Centralized traffic control greatly increases the capacity and safety of a railway line, especially compared to the older system where trains were authorized by complicated time tables modified by written messages picked up by train crews at stations along their trip. However, the system was mainly a theoretical concept in the 1920s and 1930s, having been implemented only on a few short sections scattered around North America. It had never been installed on long stretches of mainline.

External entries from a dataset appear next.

$ cat src/rtl/hzd_loaduse.sv
module hzd_loaduse #(
  parameter int RW = 5
) (
  input  logic          id_valid,
  input  logic [RW-1:0] id_rs1,
  input  logic [RW-1:0] id_rs2,
  input  logic          ex_valid,
  input  logic          ex_wr,
  input  logic          ex_load,
  input  logic [RW-1:0] ex_rd,
  output logic          stall
);
  logic ex_pending;
  logic uses_rd;

  assign ex_pending = ex_valid && ex_wr && ex_load && (ex_rd != '0);
  assign uses_rd    = (id_rs1 == ex_rd) || (id_rs2 == ex_rd);
  assign stall      = id_valid && ex_pending && uses_rd;
endmodule

$ cat src/rtl/hazard_fwd_unit.sv
module hazard_fwd_unit #(
  parameter int RW = 5,
  parameter int DW = 32
) (
  input  logic          clk,
  input  logic          rst,
  input  logic          id_valid,
  input  logic [RW-1:0] id_rs1,
  input  logic [RW-1:0] id_rs2,
  input  logic [RW-1:0] id_rd,
  input  logic          id_wr,
  input  logic          id_load,
  input  logic [DW-1:0] id_rf1,
  input  logic [DW-1:0] id_rf2,
  input  logic [DW-1:0] alu_y,
  input  logic [DW-1:0] dmem_rdata,
  output logic          stall,
  output logic [DW-1:0] alu_a,
  output logic [DW-1:0] alu_b,
  output logic [DW-1:0] mem_addr,
  output logic          mem_load,
  output logic          wb_we,
  output logic [RW-1:0] wb_rd,
  output logic [DW-1:0] wb_data
);
  import hzd_pkg::*;

  localparam int NSRC = 2;

  logic [RW-1:0] id_rs [NSRC];
  logic [DW-1:0] id_rf [NSRC];

  assign id_rs[0] = id_rs1;
  assign id_rs[1] = id_rs2;
  assign id_rf[0] = id_rf1;
  assign id_rf[1] = id_rf2;

  // decode/execute register
  logic          ie_valid, ie_wr, ie_load;
  logic [RW-1:0] ie_rd;
  logic [RW-1:0] ie_rs [NSRC];
  logic [DW-1:0] ie_rf [NSRC];

  // execute/memory register
  logic          em_valid, em_wr, em_load;
  logic [RW-1:0] em_rd;
  logic [DW-1:0] em_val;

  // memory/writeback register
  logic          mw_valid, mw_wr;
  logic [RW-1:0] mw_rd;
  logic [DW-1:0] mw_val;

  fwd_sel_e      sel_v [NSRC];
  logic [DW-1:0] op_v  [NSRC];

  hzd_loaduse #(.RW(RW)) u_lu (
    .id_valid (id_valid),
    .id_rs1   (id_rs1),
    .id_rs2   (id_rs2),
    .ex_valid (ie_valid),
    .ex_wr    (ie_wr),
    .ex_load  (ie_load),
    .ex_rd    (ie_rd),
    .stall    (stall)
  );

  always_ff @(posedge clk) begin
    if (rst) begin
      ie_valid <= 1'b0;
      ie_wr    <= 1'b0;
      ie_load  <= 1'b0;
      ie_rd    <= '0;
      for (int k = 0; k < NSRC; k++) begin
        ie_rs[k] <= '0;
        ie_rf[k] <= '0;
      end
    end else if (stall) begin
      // no-op into execute while decode is held
      ie_valid <= 1'b0;
      ie_wr    <= 1'b0;
      ie_load  <= 1'b0;
    end else begin
      ie_valid <= id_valid;
      ie_wr    <= id_wr;
      ie_load  <= id_load;
      ie_rd    <= id_rd;
      for (int k = 0; k < NSRC; k++) begin
        ie_rs[k] <= id_rs[k];
        ie_rf[k] <= id_rf[k];
      end
    end
  end

  for (genvar g = 0; g < NSRC; g++) begin : g_src
    hzd_fwd_sel #(.RW(RW), .DW(DW)) u_sel (
      .src    (ie_rs[g]),
      .rf_val (ie_rf[g]),
      .em_en  (em_valid && em_wr),
      .em_rd  (em_rd),
      .em_val (em_val),
      .mw_en  (mw_valid && mw_wr),
      .mw_rd  (mw_rd),
      .mw_val (mw_val),
      .sel    (sel_v[g]),
      .val    (op_v[g])
    );
  end

  assign alu_a = op_v[0];
  assign alu_b = op_v[1];

  always_ff @(posedge clk) begin
    if (rst) begin
      em_valid <= 1'b0;
      em_wr    <= 1'b0;
      em_load  <= 1'b0;
      em_rd    <= '0;
      em_val   <= '0;
      mw_valid <= 1'b0;
      mw_wr    <= 1'b0;
      mw_rd    <= '0;
      mw_val   <= '0;
    end else begin
      em_valid <= ie_valid;
      em_wr    <= ie_wr;
      em_load  <= ie_load;
      em_rd    <= ie_rd;
      em_val   <= alu_y;
      mw_valid <= em_valid;
      mw_wr    <= em_wr;
      mw_rd    <= em_rd;
      mw_val   <= em_load ? dmem_rdata : em_val;
    end
  end

  assign mem_addr = em_val;
  assign mem_load = em_valid && em_load;
  assign wb_we    = mw_valid && mw_wr;
  assign wb_rd    = mw_rd;
  assign wb_data  = mw_val;
endmodule

$ cat config.mk
export PLATFORM = sky130hd
export DESIGN_NAME = hazard_fwd_unit
export DESIGN_NICKNAME = d
export VERILOG_FILES = /design/src/rtl/hzd_pkg.sv /design/src/rtl/hzd_fwd_sel.sv /design/src/rtl/hzd_loaduse.sv /design/src/rtl/hazard_fwd_unit.sv
export SDC_FILE = /design/constraint.sdc
export NUM_CORES = 1
export LEC_CHECK = 0
export CAP_MARGIN = 25
export CORE_ASPECT_RATIO = 1.2
export CORE_MARGIN = 2
export CORE_UTILIZATION = 44
export DETAILED_ROUTE_END_ITERATION = 12
export HOLD_SLACK_MARGIN = 0.15
export PLACE_DENSITY = 0.81
export SYNTH_ARGS = -nofsm -noshare
export SYNTH_HDL_FRONTEND = slang
export SYNTH_SLANG_ARGS = --single-unit
$ cat constraint.sdc
create_clock -name clk -period 3.1 [get_ports clk]
set_input_delay 0.31 -clock clk [delete_from_list [all_inputs] [get_ports clk]]
set_output_delay 0.31 -clock clk [all_outputs]
set_load 0.03 [all_outputs]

In the early years of the Second World War, the Dominion faced a transportation crisis. The United Kingdom was depending on vast shipments of food and matériel from Canada, and large numbers of Canadian sailors, soldiers and airmen were moving overseas as well. The activities of German submarines were threatening to block the Gulf of St. Lawrence and cut off the port of Montréal. Military personnel could not travel on the Canadian Pacific Railway to the Maritimes, as the line passed through the United States, which was neutral at the time. Canadian National’s line from Moncton to Halifax was becoming the narrow end of a nation-wide funnel, and the demands on it were starting to exceed its capacity. Something had to be done, quickly.
The
railway had two ways to increase capacity. First, it could build a second
main track. This would be almost as big an engineering challenge as the
initial construction and would consume a lot of labour, steel and other
matériel needed for the war effort; however, it was proven technology
and would certainly alleviate the capacity problems. The second choice
would be to install centralized traffic control. This would use less labour
and steel, but the choice was fraught with risk. As no one had undertaken
such a project before, no one could safely predict how long it would take,
how well it would work or how much it would increase the line’s
capacity.
Canadian National Railways undertook the risk, and through the diligent efforts of a dedicated team, centralized traffic control was installed on a 160 km section of the worst part of the bottleneck — Moncton, New Brunswick, to Truro, Nova Scotia — in only six months. The results were immediate: the capacity of the line improved nearly as much as what double tracking would have provided, but at only a small fraction of the cost and in a small fraction of the time. Trans-Atlantic shipping out of Halifax was able to meet the demands and keep the United Kingdom in the war until the tide was turned.
The success of this centralized traffic control project was a great contribution towards victory and the peace we have enjoyed for most of the last fifty years, and therefore we are pleased to induct centralized traffic control into the technology category of the Canadian Railway Hall of Fame.